When I first flipped through this book, I noticed the many recipes accompanying each chapter. I hoped this wasn’t some hokey gimmick and as I read this book I wasn’t disappointed. Diana Abu-Jaber grew up with a father passionate about most everything, but particularly about food. Living in upstate New York, surrounded by her extended American and Arab family, she describes the various meals shared with them. What’s impressive about Abu-Jaber’s writing is her ability to inhabit the ages of which she writes. What I mean is that when she writes of her life at age 8, it’s not her looking back and reflecting, you really feel how she saw the world at age 8. It’s an amazing way of writing.
She describes being torn between two cultures with spare beauty:
I have recently come to understand something about myself, which is that I am—as my uncle Hilal might say—a hopeless case. Even if I had somehow, down the line, brought myself to have babies and to stay in my hometown in a house with an easy, wide-hipped porch, none of that would have made any difference to the sleepless part of me. Like a second, invisible body, I sit up out of my sleep at night, wander across the room, stop beside a darkened window, and dream my way through th eglass. It is more than looking: the elements of darkness and distance release my mind liek a dash of sugar on the surface of hot water. In the distances between stars, it seems there is no flavor or scent (although I think I might detect the purple black glisten of eggplant skin within the night air, the slyest reminder of how the forms of life and the physical world are infinite and everywhere). Come back, I want to say to my second self, there is tea and mint here, there is sugar, there is dark bread and oil. I must have these things near me: children, hometown, fresh bread, long conversations, animals; I must bring them very near. The second self draws close, like a wild bird, easy to startle away: It owns nothing, and it wants nothing, only to see, to taste, and to describe. It is the wilderness of the interior, the ungoverned consciousness of writing.
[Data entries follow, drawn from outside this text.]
This is an optimization exercise on Yosys and OpenROAD, whose aim is small area, a short achievable clock period and few clock cycles per item, not a production implementation.
Function was checked by simulation only, so behaviour that the tests miss may differ from the original.

==> flow/design.v (excerpt) <==
module sha384_core (
    input  wire         clk,
    input  wire         rst,          
    input  wire         in_valid,
    output wire         in_ready,
    input  wire [63:0]  in_data,
    input  wire         in_first,     
    output wire         out_valid,
    output wire [383:0] out_digest
);
clock: 12.0 ns
lec_check: 0
cap_margin: 20
core_margin: 2
core_utilization: 55
cts_buf_list: sky130_fd_sc_hd__clkbuf_8
cts_cluster_diameter: 50
cts_cluster_size: 16
slew_margin: 20
synth_memory_max_bits: 16384
tns_end_percent: 30
standard.sh (not shown) runs the stock make flow with config.mk's settings and CLKGATE_MAP_FILE= SYNTH_SCRIPT=/design/flow/synth_recipe.tcl, a recipe that flattens the netlist after the stock synthesis.
==> flow/flow/run.sh <==
#!/bin/bash
# Standard ORFS layout (the standard.sh, standard synthesis unchanged), with
# - timing repair asked to leave extra setup slack so the achieved period drops
# - the smallest buffer cell for the port buffers
# - a fanout limit for repair_design (flow/fanout.tcl, sourced before resizing)
set -euo pipefail
bash standard.sh SETUP_SLACK_MARGIN=7.0 \
  "BUFFER_PORTS_ARGS=-buffer_cell sky130_fd_sc_hd__buf_1" \
  "PRE_RESIZE_TCL=$PWD/flow/fanout.tcl" \
  finish > make_finish.log 2>&1
==> flow/flow/fanout.tcl <==
# Limit fanout so that repair_design splits the wide enable nets into smaller
# buffer trees (large nets are hard for the detailed router to wire cleanly).
set_max_fanout 40 [current_design]
Testbench counts at the start, summed over its fixed seeds: cycles 31,128, items 384.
We grow into the curve of what we know–for me, that was my family’s rootlessness, and my father’s control and scrutiny–movement and confinement. I am as surely a Bedouin as anyone who has traveled in a desert caravan. A reluctant Bedouin—I miss and long for every place, every country, I have ever lived—and frequently even the places my friends and family have lived and talked about as well—and I never want to leave any of these places. I want to cry out to protest: Why must there be only one home! Surely there is no one as bad, as heartbroken, as hopeless at saying good-bye, as I am. The fruits and vegetables, the dishes and the music and the light and the trees of all these places have grown into me, drawing me away. And so I go. Into the world, away.
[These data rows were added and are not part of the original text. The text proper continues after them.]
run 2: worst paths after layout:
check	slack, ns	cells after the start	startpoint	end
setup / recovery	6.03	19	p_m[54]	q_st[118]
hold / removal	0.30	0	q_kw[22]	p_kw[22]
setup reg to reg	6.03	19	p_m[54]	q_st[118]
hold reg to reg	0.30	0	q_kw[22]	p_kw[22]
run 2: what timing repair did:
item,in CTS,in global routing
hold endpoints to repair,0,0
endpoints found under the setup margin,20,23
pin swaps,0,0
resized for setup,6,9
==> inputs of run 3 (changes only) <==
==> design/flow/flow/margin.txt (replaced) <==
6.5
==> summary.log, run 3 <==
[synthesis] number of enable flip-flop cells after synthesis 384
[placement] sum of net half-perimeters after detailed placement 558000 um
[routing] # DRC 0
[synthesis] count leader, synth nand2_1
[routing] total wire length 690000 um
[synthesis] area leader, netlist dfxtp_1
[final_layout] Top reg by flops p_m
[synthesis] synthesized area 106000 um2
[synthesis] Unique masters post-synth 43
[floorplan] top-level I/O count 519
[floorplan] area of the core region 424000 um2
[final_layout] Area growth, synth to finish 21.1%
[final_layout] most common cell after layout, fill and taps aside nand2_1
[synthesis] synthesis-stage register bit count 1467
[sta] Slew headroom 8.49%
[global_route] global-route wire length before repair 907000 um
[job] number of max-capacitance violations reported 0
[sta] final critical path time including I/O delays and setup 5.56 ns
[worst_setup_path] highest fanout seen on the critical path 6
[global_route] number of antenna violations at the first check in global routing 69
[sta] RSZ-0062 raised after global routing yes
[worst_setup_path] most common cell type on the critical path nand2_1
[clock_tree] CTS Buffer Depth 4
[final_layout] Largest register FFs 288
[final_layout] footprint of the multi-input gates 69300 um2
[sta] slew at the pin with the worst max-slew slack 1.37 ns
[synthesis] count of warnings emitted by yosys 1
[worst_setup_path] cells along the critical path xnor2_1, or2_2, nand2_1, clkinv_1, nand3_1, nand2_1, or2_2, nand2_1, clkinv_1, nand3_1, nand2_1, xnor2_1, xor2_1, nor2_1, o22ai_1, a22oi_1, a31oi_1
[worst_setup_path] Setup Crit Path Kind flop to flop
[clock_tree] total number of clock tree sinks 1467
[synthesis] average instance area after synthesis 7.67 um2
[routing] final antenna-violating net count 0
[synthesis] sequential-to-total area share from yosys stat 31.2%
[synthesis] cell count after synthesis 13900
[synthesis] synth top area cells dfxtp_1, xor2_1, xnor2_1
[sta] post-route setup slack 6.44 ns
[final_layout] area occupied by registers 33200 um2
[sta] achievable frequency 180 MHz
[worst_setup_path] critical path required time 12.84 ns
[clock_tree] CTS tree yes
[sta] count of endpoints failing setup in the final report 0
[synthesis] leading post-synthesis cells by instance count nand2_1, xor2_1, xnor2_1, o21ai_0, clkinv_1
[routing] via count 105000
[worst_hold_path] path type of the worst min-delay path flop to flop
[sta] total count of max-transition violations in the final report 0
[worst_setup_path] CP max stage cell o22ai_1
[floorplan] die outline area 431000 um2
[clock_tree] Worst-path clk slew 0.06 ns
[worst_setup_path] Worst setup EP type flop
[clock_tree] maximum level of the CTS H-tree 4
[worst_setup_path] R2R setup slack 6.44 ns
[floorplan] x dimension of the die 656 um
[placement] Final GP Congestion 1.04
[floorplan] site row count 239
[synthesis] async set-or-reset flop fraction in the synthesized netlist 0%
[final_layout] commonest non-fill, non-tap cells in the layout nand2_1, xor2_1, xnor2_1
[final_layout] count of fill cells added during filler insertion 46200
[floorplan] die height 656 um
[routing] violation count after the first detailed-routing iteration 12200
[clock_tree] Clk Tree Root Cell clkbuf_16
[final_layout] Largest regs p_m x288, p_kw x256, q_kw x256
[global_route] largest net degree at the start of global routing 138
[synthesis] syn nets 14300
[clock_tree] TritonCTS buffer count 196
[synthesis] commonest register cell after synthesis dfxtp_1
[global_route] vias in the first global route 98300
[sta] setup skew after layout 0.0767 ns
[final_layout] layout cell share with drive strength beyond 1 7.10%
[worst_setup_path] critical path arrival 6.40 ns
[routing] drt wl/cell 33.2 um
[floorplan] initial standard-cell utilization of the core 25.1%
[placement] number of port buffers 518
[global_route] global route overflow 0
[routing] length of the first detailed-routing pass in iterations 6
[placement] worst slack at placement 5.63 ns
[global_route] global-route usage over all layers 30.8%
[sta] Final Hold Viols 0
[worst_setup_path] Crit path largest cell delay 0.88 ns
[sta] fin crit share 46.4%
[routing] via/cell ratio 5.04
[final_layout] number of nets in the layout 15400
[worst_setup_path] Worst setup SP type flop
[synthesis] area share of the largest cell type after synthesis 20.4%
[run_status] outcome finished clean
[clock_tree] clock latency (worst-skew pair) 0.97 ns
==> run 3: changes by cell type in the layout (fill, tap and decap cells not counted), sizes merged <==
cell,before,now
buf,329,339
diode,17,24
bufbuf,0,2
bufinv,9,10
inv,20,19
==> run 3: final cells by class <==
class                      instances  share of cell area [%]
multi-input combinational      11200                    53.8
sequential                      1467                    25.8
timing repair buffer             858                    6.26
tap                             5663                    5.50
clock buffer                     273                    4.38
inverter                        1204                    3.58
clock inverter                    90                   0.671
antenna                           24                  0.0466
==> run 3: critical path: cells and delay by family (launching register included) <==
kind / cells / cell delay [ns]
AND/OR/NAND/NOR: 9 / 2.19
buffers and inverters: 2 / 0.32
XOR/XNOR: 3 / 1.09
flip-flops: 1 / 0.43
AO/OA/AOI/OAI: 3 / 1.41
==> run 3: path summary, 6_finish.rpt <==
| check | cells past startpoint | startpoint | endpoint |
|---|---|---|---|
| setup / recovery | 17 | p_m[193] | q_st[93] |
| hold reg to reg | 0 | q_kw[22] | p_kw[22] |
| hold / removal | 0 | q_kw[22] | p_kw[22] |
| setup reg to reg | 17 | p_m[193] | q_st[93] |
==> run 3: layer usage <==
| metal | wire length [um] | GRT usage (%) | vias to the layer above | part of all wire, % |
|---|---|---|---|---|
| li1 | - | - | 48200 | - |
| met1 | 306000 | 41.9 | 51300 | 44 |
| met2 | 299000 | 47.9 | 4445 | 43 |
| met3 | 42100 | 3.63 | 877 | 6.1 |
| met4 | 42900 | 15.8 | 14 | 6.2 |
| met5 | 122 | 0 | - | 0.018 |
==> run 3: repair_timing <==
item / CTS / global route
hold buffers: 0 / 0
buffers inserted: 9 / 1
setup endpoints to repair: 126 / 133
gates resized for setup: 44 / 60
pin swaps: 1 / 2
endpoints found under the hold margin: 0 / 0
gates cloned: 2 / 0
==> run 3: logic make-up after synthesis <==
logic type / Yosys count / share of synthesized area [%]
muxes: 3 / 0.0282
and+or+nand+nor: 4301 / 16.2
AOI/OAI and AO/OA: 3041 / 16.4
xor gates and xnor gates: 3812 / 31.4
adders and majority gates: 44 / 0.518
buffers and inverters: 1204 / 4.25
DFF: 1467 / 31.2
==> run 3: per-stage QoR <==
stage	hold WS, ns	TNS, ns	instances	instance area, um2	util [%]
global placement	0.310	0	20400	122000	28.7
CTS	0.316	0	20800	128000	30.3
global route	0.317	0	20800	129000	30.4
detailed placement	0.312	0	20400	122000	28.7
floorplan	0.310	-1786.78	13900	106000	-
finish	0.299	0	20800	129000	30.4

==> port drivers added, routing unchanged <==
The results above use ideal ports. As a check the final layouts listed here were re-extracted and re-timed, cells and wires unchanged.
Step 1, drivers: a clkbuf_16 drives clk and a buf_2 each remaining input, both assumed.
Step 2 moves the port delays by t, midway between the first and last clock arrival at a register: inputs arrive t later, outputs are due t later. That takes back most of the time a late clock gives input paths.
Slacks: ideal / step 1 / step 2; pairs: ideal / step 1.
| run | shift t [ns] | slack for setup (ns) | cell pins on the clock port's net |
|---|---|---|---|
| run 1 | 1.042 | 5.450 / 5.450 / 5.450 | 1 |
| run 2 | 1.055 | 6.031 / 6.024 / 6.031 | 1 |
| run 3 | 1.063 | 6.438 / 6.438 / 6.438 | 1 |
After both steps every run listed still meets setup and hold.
From an optimization exercise on the open Yosys and OpenROAD flow, aimed at small area, a short achievable clock period and few clock cycles; shortcuts taken in it are not production practice.
Function was checked by simulation only, so behaviour that the tests miss may differ from the original.

==> flow/design.v <==
module hallmark_lane (
    input  wire         clk,
    input  wire         rst,
    input  wire         start,
    input  wire [7:0]   stream,
    input  wire [1:0]   tflag,
    input  wire         restart,
    input  wire [63:0]  seq,
    input  wire [47:0]  sec,
    input  wire [31:0]  nsec,
    input  wire [3:0]   nrange,
    input  wire [63:0]  devser,
    input  wire [255:0] prev,
    output wire         idle,
    input  wire         in_valid,
    input  wire [63:0]  in_data,
    output wire         in_ready,
    output reg          done,
    output wire [255:0] hallmark
);
    function [31:0] rotr(input [31:0] x, input integer n);
        rotr = (x >> n) | (x << (32 - n));
    endfunction
    function [31:0] bsig0(input [31:0] x);
        bsig0 = rotr(x, 2) ^ rotr(x, 13) ^ rotr(x, 22);
    endfunction
    function [31:0] bsig1(input [31:0] x);
        bsig1 = rotr(x, 6) ^ rotr(x, 11) ^ rotr(x, 25);
    endfunction
    function [31:0] ssig0(input [31:0] x);
        ssig0 = rotr(x, 7) ^ rotr(x, 18) ^ (x >> 3);
    endfunction
    function [31:0] ssig1(input [31:0] x);
        ssig1 = rotr(x, 17) ^ rotr(x, 19) ^ (x >> 10);
    endfunction
    function [63:0] csa(input [31:0] x, input [31:0] y, input [31:0] z);
        csa = {((x & y) | (x & z) | (y & z)) << 1, x ^ y ^ z};
    endfunction
    function [63:0] bswap64(input [63:0] x);
        integer i;
        for (i = 0; i < 8; i = i + 1)
            bswap64[8*i +: 8] = x[56 - 8*i +: 8];
    endfunction
    localparam [2047:0] KTAB = {
        256'hc67178f2bef9a3f7a4506ceb90befffa8cc7020884c8781478a5636f748f82ee,
        256'h682e6ff35b9cca4f4ed8aa4a391c0cb334b0bcb52748774c1e376c0819a4c116,
        256'h106aa070f40e3585d6990624d192e819c76c51a3c24b8b70a81a664ba2bfe8a1,
        256'h92722c8581c2c92e766a0abb650a735453380d134d2c6dfc2e1b213827b70a85,
        256'h1429296706ca6351d5a79147c6e00bf3bf597fc7b00327c8a831c66d983e5152,
        256'h76f988da5cb0a9dc4a7484aa2de92c6f240ca1cc0fc19dc6efbe4786e49b69c1,
        256'hc19bf1749bdc06a780deb1fe72be5d74550c7dc3243185be12835b01d807aa98,
        256'hab1c5ed5923f82a459f111f13956c25be9b5dba5b5c0fbcf71374491428a2f98
    };
    localparam [255:0] IV = {
        32'h5be0cd19, 32'h1f83d9ab, 32'h9b05688c, 32'h510e527f,
        32'ha54ff53a, 32'h3c6ef372, 32'hbb67ae85, 32'h6a09e667
    };
    reg         st_idle, st_load, st_run;    
    reg [5:0]   rnd;          
    reg         r_end;        
    reg         r_ins;        
    reg         r_sch;        
    reg         addsel;       
    reg         postrun;      
    reg [1:0]   rphase;       
    reg [4:0]   k;            
    reg [3:0]   rot;          
    reg         fill_last;    
    reg         run_last;     
    reg [1:0]   pad;          
    reg [3:0]   rleft;        
    reg [3:0]   nr;           
    reg [31:0]  gsum;         
    reg [31:0]  gleft;        
    reg [2:0]   wsub;         
    reg         dmore;        
    reg [63:0]  inbuf;        
    reg         ib_full;
    reg         in_ready_r;
    reg [31:0]  a, b, c, d, e, f, g, h;
    reg [31:0]  kreg;         
    reg [31:0]  hkw;          
    reg [31:0]  w [0:15];
    reg [31:0]  xa [0:3];     
    reg [31:0]  xe [0:3];     
    assign idle     = st_idle;
    assign in_ready = in_ready_r;
    wire [31:0] Hout [0:7];
    assign Hout[0] = xa[3]; assign Hout[1] = xa[2];
    assign Hout[2] = xa[1]; assign Hout[3] = xa[0];
    assign Hout[4] = xe[3]; assign Hout[5] = xe[2];
    assign Hout[6] = xe[1]; assign Hout[7] = xe[0];
    genvar gi;
    generate
        for (gi = 0; gi < 32; gi = gi + 1) begin : g_out
            assign hallmark[8*gi +: 8] = Hout[gi / 4][31 - 8*(gi % 4) -: 8];
        end
    endgenerate
    wire        xneed   = (rleft != 4'd0) || dmore;
    wire        xfer    = in_ready_r && in_valid;
    wire        ins_ok  = (r_ins || st_load) && !k[4] && (k == 5'd0 || rot == 4'd0);
    wire        pad_go  = !ib_full && !xneed && (pad != 2'd2);
    wire        ins     = ins_ok && (ib_full || pad_go);
    wire        ins_ib  = ins_ok && ib_full;
    wire        ins_pad = ins_ok && pad_go;
    wire [63:0] ib_be   = bswap64(inbuf);
    wire [63:0] lenw    = {20'd0, {3'b000, gsum, 3'b000} + {34'd0, nr} + 38'd9, 6'd0};
    reg  [31:0] insval;
    always @* begin
        if (ib_full)
            insval = k[0] ? ib_be[31:0] : ib_be[63:32];
        else if (pad == 2'd0)
            insval = k[0] ? 32'h00000000 : 32'h80000000;
        else if (k[3:1] == 3'd7)
            insval = k[0] ? lenw[31:0] : lenw[63:32];
        else
            insval = 32'h00000000;
    end
    wire [63:0] wc1 = csa(ssig1(w[14]), w[9], ssig0(w[1]));
    wire [63:0] wc2 = csa(wc1[31:0], wc1[63:32], w[0]);
    wire [31:0] wn  = wc2[31:0] + wc2[63:32];
    wire [31:0] tail = ins ? insval : (r_sch ? wn : w[0]);
    wire        k_full  = (k == 5'd16);
    wire        wready  = (ins && k == 5'd15) || (k_full && !ins && rot == 4'd15);
    wire        finish  = st_load && postrun && run_last;
    wire        go      = st_load && !finish && (rphase == 2'd0) && wready;
    wire        len_lo  = ins_pad && (pad == 2'd1) && (k == 5'd15);
    wire        fill_last_n = len_lo ? 1'b1 : fill_last;
    wire        idle_n  = rst || (st_idle && !start) || finish;
    wire        run_n   = !rst && ((st_run && !r_end) || go);
    wire        load_n  = !rst && ((st_idle && start) || (st_load && !finish && !go) || (st_run && r_end));
    wire [5:0]  rnd_n   = st_run ? (r_end ? 6'd0 : rnd + 6'd1) : (go ? 6'd1 : 6'd0);
    wire [31:0] kt0 [0:63];
    wire [31:0] kt1 [0:31];
    wire [31:0] kt2 [0:15];
    wire [31:0] kt3 [0:7];
    wire [31:0] kt4 [0:3];
    wire [31:0] kt5 [0:1];
    generate
        for (gi = 0; gi < 64; gi = gi + 1) begin : g_kt0
            assign kt0[gi] = KTAB[32*gi +: 32];
        end
        for (gi = 0; gi < 32; gi = gi + 1) begin : g_kt1
            assign kt1[gi] = rnd_n[0] ? kt0[2*gi+1] : kt0[2*gi];
        end
        for (gi = 0; gi < 16; gi = gi + 1) begin : g_kt2
            assign kt2[gi] = rnd_n[1] ? kt1[2*gi+1] : kt1[2*gi];
        end
        for (gi = 0; gi < 8; gi = gi + 1) begin : g_kt3
            assign kt3[gi] = rnd_n[2] ? kt2[2*gi+1] : kt2[2*gi];
        end
        for (gi = 0; gi < 4; gi = gi + 1) begin : g_kt4
            assign kt4[gi] = rnd_n[3] ? kt3[2*gi+1] : kt3[2*gi];
        end
        for (gi = 0; gi < 2; gi = gi + 1) begin : g_kt5
            assign kt5[gi] = rnd_n[4] ? kt4[2*gi+1] : kt4[2*gi];
        end
    endgenerate
    wire [31:0] k_n = rnd_n[5] ? kt5[1] : kt5[0];
    wire        ring_en = addsel || (st_load && (rphase != 2'd0 || go));
    wire [31:0] sum_a   = xa[0] + (addsel ? a : 32'd0);
    wire [31:0] sum_e   = xe[0] + (addsel ? e : 32'd0);
    wire [31:0] ch  = (e & f) ^ (~e & g);
    wire [31:0] maj = (a & b) ^ (a & c) ^ (b & c);
    wire [63:0] rc1 = csa(hkw, bsig1(e), ch);
    wire [63:0] rc2 = csa(rc1[31:0], rc1[63:32], bsig0(a));
    wire [63:0] rc3 = csa(rc2[31:0], rc2[63:32], maj);
    wire [63:0] rc4 = csa(rc1[31:0], rc1[63:32], d);
    wire [31:0] a_n = rc3[31:0] + rc3[63:32];
    wire [31:0] e_n = rc4[31:0] + rc4[63:32];
    wire [63:0] hc  = csa(st_run ? g : xe[1], kreg, w[1]);
    wire [3:0]  rleft_n = (xfer && rleft != 4'd0) ? rleft - 4'd1 : rleft;
    wire        xrange  = xfer && (rleft != 4'd0);
    wire        xdata   = xfer && (rleft == 4'd0);
    wire [31:0] gsum_n  = gsum + {4'd0, in_data[63:36]};
    wire        glast   = xdata && (wsub == 3'd7);
    wire        dmore_n = xrange ? 1'b1 : (glast && gleft == 32'd1) ? 1'b0 : dmore;
    wire        ib_full_n = xfer ? 1'b1 : (ins_ib && k[0]) ? 1'b0 : ib_full;
    wire        lo_next   = !xfer && ins_ib && !k[0];
    wire        xneed_n   = (rleft_n != 4'd0) || dmore_n;
    wire [63:0] seq_be = bswap64(seq);
    wire [63:0] sec_be = bswap64({16'h0000, sec});
    wire [63:0] dev_be = bswap64(devser);
    wire [63:0] pv0_be = bswap64(prev[63:0]);
    wire [63:0] pv1_be = bswap64(prev[127:64]);
    wire [63:0] pv2_be = bswap64(prev[191:128]);
    integer i;
    always @(posedge clk) begin
        for (i = 0; i < 15; i = i + 1)
            w[i] <= w[i + 1];
        w[15] <= tail;
        if (st_run) begin
            a <= a_n; b <= a; c <= b; d <= c;
            e <= e_n; f <= e; g <= f; h <= g;
        end else begin
            a <= sum_a; b <= xa[3]; c <= xa[2]; d <= xa[1];
            e <= sum_e; f <= xe[3]; g <= xe[2]; h <= xe[1];
        end
        kreg <= k_n;
        hkw  <= hc[31:0] + hc[63:32];
        if (ring_en) begin
            xa[0] <= xa[1]; xa[1] <= xa[2]; xa[2] <= xa[3]; xa[3] <= sum_a;
            xe[0] <= xe[1]; xe[1] <= xe[2]; xe[2] <= xe[3]; xe[3] <= sum_e;
            rphase <= rphase + 2'd1;
        end
        if (in_ready_r || st_idle)
            inbuf <= st_idle ? prev[255:192] : in_data;
        ib_full <= ib_full_n;
        rleft   <= rleft_n;
        dmore   <= dmore_n;
        if (xrange) begin
            gsum  <= gsum_n;
            gleft <= gsum_n;
        end
        if (xdata)
            wsub <= wsub + 3'd1;
        if (glast)
            gleft <= gleft - 32'd1;
        if (ins)
            rot <= 4'd0;
        else
            rot <= rot + 4'd1;
        if (go) begin
            k         <= 5'd0;
            run_last  <= fill_last_n;
            fill_last <= 1'b0;
        end else begin
            if (ins)
                k <= k + 5'd1;
            fill_last <= fill_last_n;
        end
        if (ins_pad && k[0]) begin
            if (pad == 2'd0)
                pad <= 2'd1;
            else if (k == 5'd15)
                pad <= 2'd2;
        end
        st_idle <= idle_n;
        st_load <= load_n;
        st_run  <= run_n;
        rnd     <= rnd_n;
        postrun <= st_run && r_end;
        r_end   <= run_n && (rnd_n == 6'd0);
        r_ins   <= run_n && (rnd_n >= 6'd50 || rnd_n == 6'd0);
        r_sch   <= run_n && (rnd_n != 6'd0) && (rnd_n <= 6'd48);
        addsel  <= (run_n && (rnd_n >= 6'd62 || rnd_n == 6'd0)) || (st_run && r_end);
        if (st_idle) begin
            w[1]  <= 32'h4B484C4D;
            w[2]  <= {16'h0100, stream, 5'b00000, restart, tflag};
            w[3]  <= seq_be[63:32];
            w[4]  <= seq_be[31:0];
            w[5]  <= sec_be[63:32];
            w[6]  <= sec_be[31:0];
            w[7]  <= {nsec[7:0], nsec[15:8], nsec[23:16], nsec[31:24]};
            w[8]  <= {4'h0, nrange, 24'h000000};
            w[9]  <= dev_be[63:32];
            w[10] <= dev_be[31:0];
            w[11] <= pv0_be[63:32];
            w[12] <= pv0_be[31:0];
            w[13] <= pv1_be[63:32];
            w[14] <= pv1_be[31:0];
            w[15] <= pv2_be[63:32];
            w[0]  <= pv2_be[31:0];
            xa[0] <= IV[0*32 +: 32]; xa[1] <= IV[3*32 +: 32];
            xa[2] <= IV[2*32 +: 32]; xa[3] <= IV[1*32 +: 32];
            xe[0] <= IV[4*32 +: 32]; xe[1] <= IV[7*32 +: 32];
            xe[2] <= IV[6*32 +: 32]; xe[3] <= IV[5*32 +: 32];
            rphase <= 2'd0;
            ib_full   <= 1'b1;
            rleft     <= nrange;
            nr        <= nrange;
            dmore     <= 1'b0;
            wsub      <= 3'd0;
            gsum      <= 32'd0;
            k         <= 5'd16;
            rot       <= 4'd15;
            pad       <= 2'd0;
            fill_last <= 1'b0;
            run_last  <= 1'b0;
        end
        if (rst) begin
            done       <= 1'b0;
            in_ready_r <= 1'b0;
        end else begin
            done       <= finish;
            in_ready_r <= xneed_n && (!ib_full_n || lo_next) && !st_idle && !finish;
        end
    end
endmodule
And the recipes usually accompany the chapter. For example, she relates a story from her childhood, when her father and his brothers buy a lamb to make fresh grilled meat. They were remembering their childhoods in Jordan and hoping nothing had changed. They wanted to forget the grocery stores of America with their processed and packaged food. Unfortunately, they have aged and changed, and slaughtering a lamb does not come as easily anymore. At the end of the story, she provides a recipe for ‘Peaceful Vegetarian Lentil Soup’. Frankly, most of the recipes she includes sound delicious and seem easy to make.
What I liked best about this book is it’s insight into immigrant culture. I don’t know much about Jordan or its culture. And the Abu-Jabers move there for a year when Diana was a young girl. She returned for a year to write a novel whem she was older. Eating and cooking is such an integral part of the culture. When she returns to Jordan as an adult, she must visit and eat at each of her relatives’ houses and they all ask her if their’s is the best.
Most of all this book is about her coming to terms with her father who never comfortably becomes an American. He constantly wants to return to the Jordan of his youth, but becomes disillusioned each time he returns. It’s not until she is much older that he realizes that the Jordan of his youth only exists in his mind anymore. Time and places change us and it is hard to go back. But one thing she learns from her father is the language of food.

There’s another great book filled with chapter introducing recipes by Thomas Fox Averill – Secrets of the Tsil Cafe. It’s hit paperback by this point.